### What the task requires
Check each line of the data below for the string "default". Then give the number of lines that have it, without anything else.

### Records for this exercise
[design/flow/design.v]
module i2c_master (
    input  logic clk,
    input  logic reset,  
    input  logic start,
    input  logic stop,
    output logic scl,
    inout  wire  sda,
    output logic [11:0] data_out,
    output logic        data_valid
);
    localparam STATE_IDLE               = 4'd0;
    localparam STATE_START              = 4'd1;
    localparam STATE_ADDR               = 4'd2;
    localparam STATE_SLAVE_ACK          = 4'd3;
    localparam STATE_DATA_RECEIVE_UPPER = 4'd4;
    localparam STATE_MASTER_ACK_UPPER   = 4'd5;
    localparam STATE_DATA_RECEIVE_LOWER = 4'd6;
    localparam STATE_MASTER_ACK_LOWER   = 4'd7;
    localparam STATE_MASTER_NACK        = 4'd8;
    localparam STATE_STOP               = 4'd9;
    localparam STATE_WAIT               = 4'd10;
    logic [2:0] addr_cnt;  
    logic [2:0] upper_cnt;  
    logic [2:0] lower_cnt;  
    logic [3:0] state_current;
    logic [3:0] state_next;
    always @( negedge clk ) begin
        if ( reset ) begin
            state_current <= STATE_IDLE;
        end
        else begin
            state_current <= state_next;
        end
    end
    always_comb begin
        case( state_current )
            STATE_IDLE: begin
                if ( start ) state_next = STATE_START;
                else state_next = STATE_IDLE;
            end
            STATE_START: begin
                state_next = STATE_ADDR;
            end
            STATE_ADDR: begin
                if ( addr_cnt == 3'd7 ) state_next = STATE_SLAVE_ACK; 
                else state_next = STATE_ADDR;
            end
            STATE_SLAVE_ACK: begin
                if ( !sda ) state_next = STATE_DATA_RECEIVE_UPPER;
                else state_next = STATE_IDLE;
            end
            STATE_DATA_RECEIVE_UPPER: begin
                if ( upper_cnt == 3'd7 ) state_next = STATE_MASTER_ACK_UPPER;
                else state_next = STATE_DATA_RECEIVE_UPPER;
            end
            STATE_MASTER_ACK_UPPER: begin
                if ( !sda ) state_next = STATE_DATA_RECEIVE_LOWER;
                else state_next = STATE_IDLE;
            end
            STATE_DATA_RECEIVE_LOWER: begin
                if ( lower_cnt == 3'd7 && !stop ) state_next = STATE_MASTER_ACK_LOWER;
                else if ( lower_cnt == 3'd7 && stop ) state_next = STATE_MASTER_NACK;
                else state_next = STATE_DATA_RECEIVE_LOWER;
            end
            STATE_MASTER_ACK_LOWER: begin
                state_next = STATE_DATA_RECEIVE_UPPER;
            end
            STATE_MASTER_NACK: begin
                state_next = STATE_STOP;
            end
            STATE_STOP: begin
                state_next = STATE_WAIT;
            end
            STATE_WAIT: begin
                state_next = STATE_IDLE;
            end
            default:
                state_next = STATE_IDLE;
        endcase         
    end
    always_comb begin  
        if ( ( state_current != STATE_IDLE ) && ( state_current != STATE_START )
         && ( state_current != STATE_STOP ) && ( state_current != STATE_WAIT ) ) scl = clk;
        else if ( state_current == STATE_STOP ) scl = 1'b0;
        else scl = 1'b1;
    end
    logic master_is_input;  
    logic sda_temp;
    assign sda = master_is_input ? 1'bz : sda_temp; 
    always_comb begin
        case( state_current )
            STATE_IDLE: begin
                master_is_input = 1'b0;
            end
            STATE_START: begin
                master_is_input = 1'b0;
            end
            STATE_ADDR: begin
                master_is_input = 1'b0;
            end
            STATE_SLAVE_ACK: begin
                master_is_input = 1'b1;
            end
            STATE_DATA_RECEIVE_UPPER: begin
                master_is_input = 1'b1;
            end
            STATE_MASTER_ACK_UPPER: begin
                master_is_input = 1'b0;
            end
            STATE_DATA_RECEIVE_LOWER: begin
                master_is_input = 1'b1;
            end
            STATE_MASTER_ACK_LOWER: begin
                master_is_input = 1'b0;
            end
            STATE_MASTER_NACK: begin
                master_is_input = 1'b0;
            end 
            STATE_STOP: begin
                master_is_input = 1'b0;
            end
            STATE_WAIT: begin
                master_is_input = 1'b0;
            end
            default: begin
                master_is_input = 1'b1;
            end
        endcase
    end
    always_comb begin  
        case( state_current )
            STATE_IDLE: begin
                sda_temp = 1'b1;
            end
            STATE_START: begin
                sda_temp = 1'b0;
            end
            STATE_ADDR: begin
                if ( addr_cnt == 0 ) sda_temp = 1'b1;
                else if ( addr_cnt == 1 ) sda_temp = 1'b0;
                else if ( addr_cnt == 2 ) sda_temp = 1'b0;
                else if ( addr_cnt == 3 ) sda_temp = 1'b1;
                else if ( addr_cnt == 4 ) sda_temp = 1'b1;
                else if ( addr_cnt == 5 ) sda_temp = 1'b0;
                else if ( addr_cnt == 6 ) sda_temp = 1'b1;
                else if ( addr_cnt == 7 ) sda_temp = 1'b1;
                else sda_temp = 1'b0;
            end
            STATE_MASTER_ACK_UPPER: begin
                sda_temp = 1'b0;
            end
            STATE_MASTER_ACK_LOWER: begin
                sda_temp = 1'b0;
            end
            STATE_MASTER_NACK: begin
                sda_temp = 1'b1;
            end 
            STATE_STOP: begin
                sda_temp = 1'b0;
            end
            STATE_WAIT: begin
                sda_temp = 1'b0;
            end
            default: begin
                sda_temp = 1'b0;
            end
        endcase
    end
    always_ff @( negedge clk ) begin  
        if ( ( state_current == STATE_DATA_RECEIVE_UPPER ) && ( upper_cnt <= 7 ) && ( upper_cnt >= 4 ) ) begin
            data_out <= { data_out[10:0], sda };
        end
        else if ( state_current == STATE_DATA_RECEIVE_LOWER ) begin
            data_out <= { data_out[10:0], sda };
        end
    end 
    assign data_valid = ( state_current == STATE_MASTER_ACK_LOWER ) || ( state_current == STATE_MASTER_NACK );  
    always_ff @( negedge clk ) begin
        if ( state_current == STATE_ADDR ) addr_cnt <= addr_cnt + 1;
        else addr_cnt <= 3'd0;
    end
    always_ff @( negedge clk ) begin
        if ( state_current == STATE_DATA_RECEIVE_UPPER ) upper_cnt <= upper_cnt + 1;
        else upper_cnt <= 3'd0;
    end
    always_ff @( negedge clk ) begin
        if ( state_current == STATE_DATA_RECEIVE_LOWER ) lower_cnt <= lower_cnt + 1;
        else lower_cnt <= 3'd0;
    end
endmodule
==> /design/flow/design.v <==
module signed_mult_27bit
(
    input  logic signed [26:0] a,
    input  logic signed [26:0] b,
    output logic signed [26:0] out
);
logic signed [53:0] mult_out;
assign mult_out = a * b;
assign out = {mult_out[53], mult_out[47:22]};
endmodule
module signed_mult_32bit
(
    input  logic signed [31:0] a,
    input  logic signed [31:0] b,
    output logic signed [31:0] out
);
logic signed [63:0] mult_out;
assign mult_out = a * b;
assign out = {mult_out[63], mult_out[53:23]};
endmodule
module M10K_512_18( 
    output reg [17:0] q,
    input      [17:0] d,
    input       [8:0] write_address, read_address,  
    input             we, clk
);
    reg [17:0] mem [511:0]   ;  
    always @ (posedge clk) begin
        if (we) begin
            mem[write_address] <= d;
        end
        q <= mem[read_address];  
    end
endmodule
module clk_divider_400k(
	input  logic reset,
	input  logic clk_50M,
	output logic clk_400k
);
	logic [6:0]	counter;
	always_ff@( posedge clk_50M ) begin	
		if ( reset ) begin
			clk_400k <= 1'b1;
			counter <= 0;
		end
		else if ( counter == 124 ) begin
			clk_400k <= !clk_400k;
			counter <= 0;
		end
		else begin
			counter <= counter + 1;
		end
	end
endmodule
module clk_divider_10(
	input  logic reset,
	input  logic clk_50M,
	output logic clk_10
);
	logic [22:0]	counter;
	always_ff@( posedge clk_50M ) begin	
		if ( reset ) begin
			clk_10 <= 1'b1;
			counter <= 0;
		end
		else if ( counter == 4999999 ) begin
			clk_10 <= !clk_10;
			counter <= 0;
		end
		else begin
			counter <= counter + 1;
		end
	end
endmodule
module integrater(
    input logic         reset,
    input logic         clk,
    input logic         data_valid,   
	input logic         start,
	input logic         stop,
	input logic         cali,
    input logic signed [26:0] input_data,  
    output logic signed [63:0] energy_out,
	output logic        [31:0] cycle_cnt
);
    logic signed [31:0] unit_voltage = 32'd9059;  
	logic signed [31:0] input_data_32bit;  
	assign input_data_32bit = { {4{input_data[26]}}, input_data, 1'b0};
	logic signed [31:0]	unit_energy;
	signed_mult_32bit multiply(
		.a(unit_voltage),
		.b(input_data_32bit),
		.out(unit_energy)
	);
	logic out_ind;
	always_ff @( posedge clk or posedge reset or posedge cali ) begin
		if ( reset || cali ) out_ind <= 1'b0;
		else if ( stop ) out_ind <= 1'b1;
		else if ( start ) out_ind <= 1'b0;
	end
	always_ff @( posedge clk or posedge reset or posedge cali ) begin
		if ( reset || cali ) energy_out <= 32'd0;
		else if ( !out_ind && data_valid ) energy_out <= energy_out + { {32{unit_energy[31]}}, unit_energy}; 
	end
	always_ff @( posedge clk or posedge reset or posedge cali ) begin
		if ( reset || cali ) cycle_cnt <= 32'd0;
		else if ( !out_ind && data_valid ) cycle_cnt <= cycle_cnt + 1;
	end
endmodule
==> /design/flow/run.sh <==
#!/bin/bash
# OpenROAD 26Q1-2900-gdf79404cd8, Yosys 0.63+post, stock flow scripts
make -C /OpenROAD-flow-scripts/flow DESIGN_CONFIG=/design/flow/config.mk WORK_HOME=/design/flow/orfs finish
==> /design/flow/config.mk <==
export PLATFORM = sky130hd
export DESIGN_NAME = M10K_512_18
export DESIGN_NICKNAME = M10K_512_18
export VERILOG_FILES = /design/flow/design.v
export SDC_FILE = /design/flow/constraint.sdc
export NUM_CORES = 4
export LEC_CHECK = 1
export CORE_UTILIZATION = 40
export SYNTH_MEMORY_MAX_BITS = 65536
==> /design/flow/constraint.sdc <==
current_design M10K_512_18

set clk_period 27.6
set clk_io_pct 0.2

create_clock -name clk0 -period $clk_period [get_ports {clk}]

set non_clock_inputs [all_inputs -no_clocks]
set_input_delay [expr $clk_period * $clk_io_pct] -clock clk0 $non_clock_inputs
set_output_delay [expr $clk_period * $clk_io_pct] -clock clk0 [all_outputs]
==> flow_metrics.env <==
# flow metrics
export IMPL_endpoint="q[6]"
export IMPL_antenna_found_initial=90
export IMPL_detail_route_vias_per_cell=5.806
export IMPL_fmax_mhz=81.84
export IMPL_cts_tree="done"
export IMPL_logic_area_mm2=0.07633
export IMPL_numSynthFlops=9234
export IMPL_crit_path_start="read_address[0]"
export IMPL_clk_latency_ps=1220
export IMPL_slew_violations=20
export IMPL_flop_cell="edfxtp_1"
export IMPL_die_h_um=950.7
export IMPL_cts_repair_resized=0
export IMPL_finalSetupViolCount=0
export IMPL_wl_per_cell_um=34.38
export IMPL_avgSynthCellArea_um2=20.67
export IMPL_io_pins=56
export IMPL_critPathMaxStageDelay_ps=690
export IMPL_start_kind="input port"
export IMPL_fin_worst_skew_ps=67.37
export IMPL_setup_tns_final_ps=0
export IMPL_route_antenna_remaining_nets=0
export IMPL_drive_gt1_frac=0.2321
export IMPL_r2r_end="q[13]"
export IMPL_cp_arrival_ps=13310
export IMPL_core_area_mm2=0.8974
export IMPL_cellPowerDensity_mw_per_mm2=70.50
export IMPL_period_needed_ps=12220
export IMPL_rrSetupSlack_ps=23490
export IMPL_reg2reg_depth=8
export IMPL_dr_pass1_iters=6
export IMPL_endpoint_kind="flip-flop"
export IMPL_vias=182366
export IMPL_syn2layout_area_growth_pct=13.14
export IMPL_worstMarginPinSlew_ps=1511
export IMPL_yosys_stat_seqShare=0.7697
export IMPL_grt_overflow_total=0
export IMPL_maxCapViolCount=1
export IMPL_seq_area_mm2=0.2771
export IMPL_grt_usage=0.2619
export IMPL_synthCells=17420
export IMPL_grt_max_degree=133
export IMPL_cts_sinks=9234
export IMPL_warnings=42
export IMPL_rows=348
export IMPL_drc=0
export IMPL_critPathRequiredTime_ps=28690
export IMPL_hold_buffers=0
export IMPL_crit_type="in2reg"
export IMPL_grt_pass1_wl_um=1503000
export IMPL_hp_class="reg2reg"
export IMPL_drt_initial_drc_count=13051
export IMPL_hpwl_um=663600
export IMPL_cp_max_fo=52
export IMPL_netlist_top_cells_count="edfxtp_1, mux2i_1, mux4_2, nor2_1, o221ai_1"
export IMPL_vdd_ir_drop_max_mv=0.08310
export IMPL_yosysChipArea_mm2=0.3600
export IMPL_fp_util=0.4012
export IMPL_top_area_frac=0.7687
export IMPL_top_cells_by_area="edfxtp_1, mux4_2, mux2i_1"
export IMPL_leakagePower_nw=129.9
export IMPL_gp_congestion=0.9240
export IMPL_die_w_um=950.7
export IMPL_fill_cells=73505
export IMPL_yosysTopAreaCell="edfxtp_1"
export IMPL_relSlewSlack=-0.009006
export IMPL_clk_pin_slew_ps=60
export IMPL_edf_count=9216
export IMPL_top_cell="edfxtp_1"
export IMPL_post_cts_buffers=0
export IMPL_postLayoutCoreUtil=0.4539
export IMPL_root_buffer="clkbuf_16"
export IMPL_dieArea_mm2=0.9039
export IMPL_period_used=0.4427
export IMPL_rsz0062_at_grt="false"
export IMPL_hold_viol_final=0
export IMPL_routed_wl_um=1080000
export IMPL_crit_chain="buf_16, buf_4, buf_4, buf_4, buf_4, buf_4, buf_4, buf_4, buf_4, mux4_2, o22ai_1, a22oi_1, nand4_1, nand4_1, buf_4, and4_1"
export IMPL_cpMostUsedCell="buf_4"
export IMPL_r2r_start="mem[62][13]"
export IMPL_failed_checks="capacitance limit, slew limit"
export IMPL_syn_cell_area_mm2=0.3600
export IMPL_port_buffer_count=55
export IMPL_clock_path_buffers=4
export IMPL_cp_slowest_cell="buf_4"
export IMPL_cts_buffers=900
export IMPL_htreeDepth=6
export IMPL_yosys_warnings=1
export IMPL_yosysCellCount=17420
export IMPL_grt_pass1_vias=194617
export IMPL_synth_async_reset_ratio=0
export IMPL_synth_cell_type_count=91
export IMPL_status="finished, violations left"
-- final cells by class --
class	instances	area share
Antenna cell	153	0.0009399
Clock buffer	1151	0.05825
Clock inverter	508	0.01012
Inverter	4	0.00007986
Multi-Input combinational cell	7107	0.1874
Sequential cell	9234	0.6803
Tap cell	11900	0.03655
Timing Repair Buffer	1353	0.02641
-- per-stage QoR --
stage               area, um^2  setup WS, ps  hold slack, ps  instances  power (W)
finish                  407300         15380            1136      31410    0.02872
global route            407300         14930            1197      31375    0.02946
CTS                     407000         15320            1137      31256    0.02885
detailed placement      379100         14030            1104      29597    0.01728
global placement        379000         13500            1116      29589    0.01727
floorplan               360000         19790           808.3      17420    0.01652
-- worst max-delay path, delay by kind of cell --
| kind | cells | cell delay [ps] |
|---|---|---|
| AND-OR/OR-AND | 2 | 590 |
| AND/OR/NAND/NOR | 3 | 850 |
| buffers and inverters | 10 | 5460 |
| multiplexers | 1 | 580 |
-- logic make-up after synthesis --
logic type | after synthesis | synth area share
buffers and inverters | 1079 | 0.02322
muxes | 3267 | 0.1448
and+or+nand+nor | 1617 | 0.01978
DFF | 9234 | 0.7697
AOI/OAI and AO/OA | 2223 | 0.04253
-- flip-flops by register name, indices dropped and copies added (netlist names) --
signal,cells
q,18
mem,9216
-- how the worst min path moves through the flow --
| stage | start | endpoint | cells past startpoint | slack (ps) |
|---|---|---|---|---|
| 4_1_cts | mem[359][9] | q[9] | 6 | 1140 |
| 6_report | mem[359][9] | q[9] | 6 | 1140 |
| 5_1_grt | mem[378][13] | q[13] | 5 | 1200 |
-- report_power, final --
group / switching (W) / total (W) / internal [W]
registers: 0.0000339 / 0.0155 / 0.0154
clock network: 0.00521 / 0.0117 / 0.00651
logic: 0.00107 / 0.00152 / 0.000455
total: 0.00631 / 0.0287 / 0.0224
-- placed cells by master (no fill, tap or decap), types with 24 or more instances in the layout --
cell type / n
edfxtp_1: 9216
mux2i_1: 1733
mux4_2: 1348
buf_4: 1266
clkbuf_16: 910
o221ai_1: 563
nor2_2: 482
o22ai_1: 447
a21oi_1: 443
nand2_1: 336
nor2_1: 273
o21ai_0: 252
clkinv_1: 241
clkbuf_1: 236
nor3_1: 155
mux4_1: 155
diode_2: 153
clkinv_2: 146
a31oi_1: 110
nand3_1: 91
a211oi_1: 66
a22oi_1: 63
nand4_1: 53
bufinv_16: 49
nor4_1: 37
mux2_2: 31
and2_1: 30
clkdlybuf4s50_1: 29
a2111oi_0: 28
a221oi_1: 25
buf_12: 25
inv_6: 24
-- per-layer routing --
layer	vias up	GRT usage	share of wire
met4	110	0.09046	0.046
met2	12620	0.3654	0.45
met5	-	0.03830	0.0033
met3	2013	0.2368	0.21
met1	91801	0.2852	0.29
li1	75822	-	-
No activity file was given, so power comes from the tool's default toggle rates.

### Answer section
4